I select all from a table and create a dataframe (df) out of it using Pyspark. Which is partitioned as:

  partitionBy('date', 't', 's', 'p')

now I want to get number of partitions through using

  df.rdd.getNumPartitions()

but it returns a much larger number (15642 partitions) that expected (18 partitions):

show partitions command in hive:

 date=2019-10-02/t=u/s=u/p=s
 date=2019-10-03/t=u/s=u/p=s
 date=2019-10-04/t=u/s=u/p=s
 date=2019-10-05/t=u/s=u/p=s
 date=2019-10-06/t=u/s=u/p=s
 date=2019-10-07/t=u/s=u/p=s
 date=2019-10-08/t=u/s=u/p=s
 date=2019-10-09/t=u/s=u/p=s
 date=2019-10-10/t=u/s=u/p=s
 date=2019-10-11/t=u/s=u/p=s
 date=2019-10-12/t=u/s=u/p=s
 date=2019-10-13/t=u/s=u/p=s
 date=2019-10-14/t=u/s=u/p=s
 date=2019-10-15/t=u/s=u/p=s
 date=2019-10-16/t=u/s=u/p=s
 date=2019-10-17/t=u/s=u/p=s
 date=2019-10-18/t=u/s=u/p=s
 date=2019-10-19/t=u/s=u/p=s

Any idea why the number of partitions is that huge number? and how can I get number of partitions as expected (18)

Alan
  • 417
  • 1
  • 7
  • 22

2 Answers2

1
spark.sql("show partitions hivetablename").count()

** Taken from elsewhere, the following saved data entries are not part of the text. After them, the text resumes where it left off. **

<file path="config.mk">
export PLATFORM = sky130hd
export DESIGN_NAME = mem_port_arbiter
export DESIGN_NICKNAME = d
export VERILOG_FILES = /design/src/rtl/mem_port_arbiter.sv
export SDC_FILE = /design/constraint.sdc
export NUM_CORES = 1
export LEC_CHECK = 0
export CAP_MARGIN = 20
export CORE_UTILIZATION = 30
export DETAILED_ROUTE_END_ITERATION = 10
export GPL_TIMING_DRIVEN = 0
export PLACE_DENSITY = 0.66
export RECOVER_POWER = 50
export SETUP_SLACK_MARGIN = 0.4
export SYNTH_ARGS = -nofsm -noshare
export SYNTH_HDL_FRONTEND = slang
export SYNTH_SLANG_ARGS = --single-unit
</file>
<file path="constraint.sdc">
create_clock -name clock -period 2.01 [get_ports clock]
set_clock_uncertainty 0.2 [all_clocks]
set_input_delay 0.3015 -clock clock [delete_from_list [all_inputs] [get_ports clock]]
set_output_delay 0.3015 -clock clock [all_outputs]
set_load 0.05 [all_outputs]
</file>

The number of partitions in rdd is different from the hive partitions. Spark generally partitions your rdd based on the number of executors in cluster so that each executor gets fair share of the task. You can control the rdd partitions by using sc.parallelize(, )) , df.repartition() or coalesce().

Sagar
  • 373
  • 1
  • 6
0

I found a detour easier way:

>>> t  = spark.sql("show partitions my_table")
>>> t.count()
18  
Alan
  • 417
  • 1
  • 7
  • 22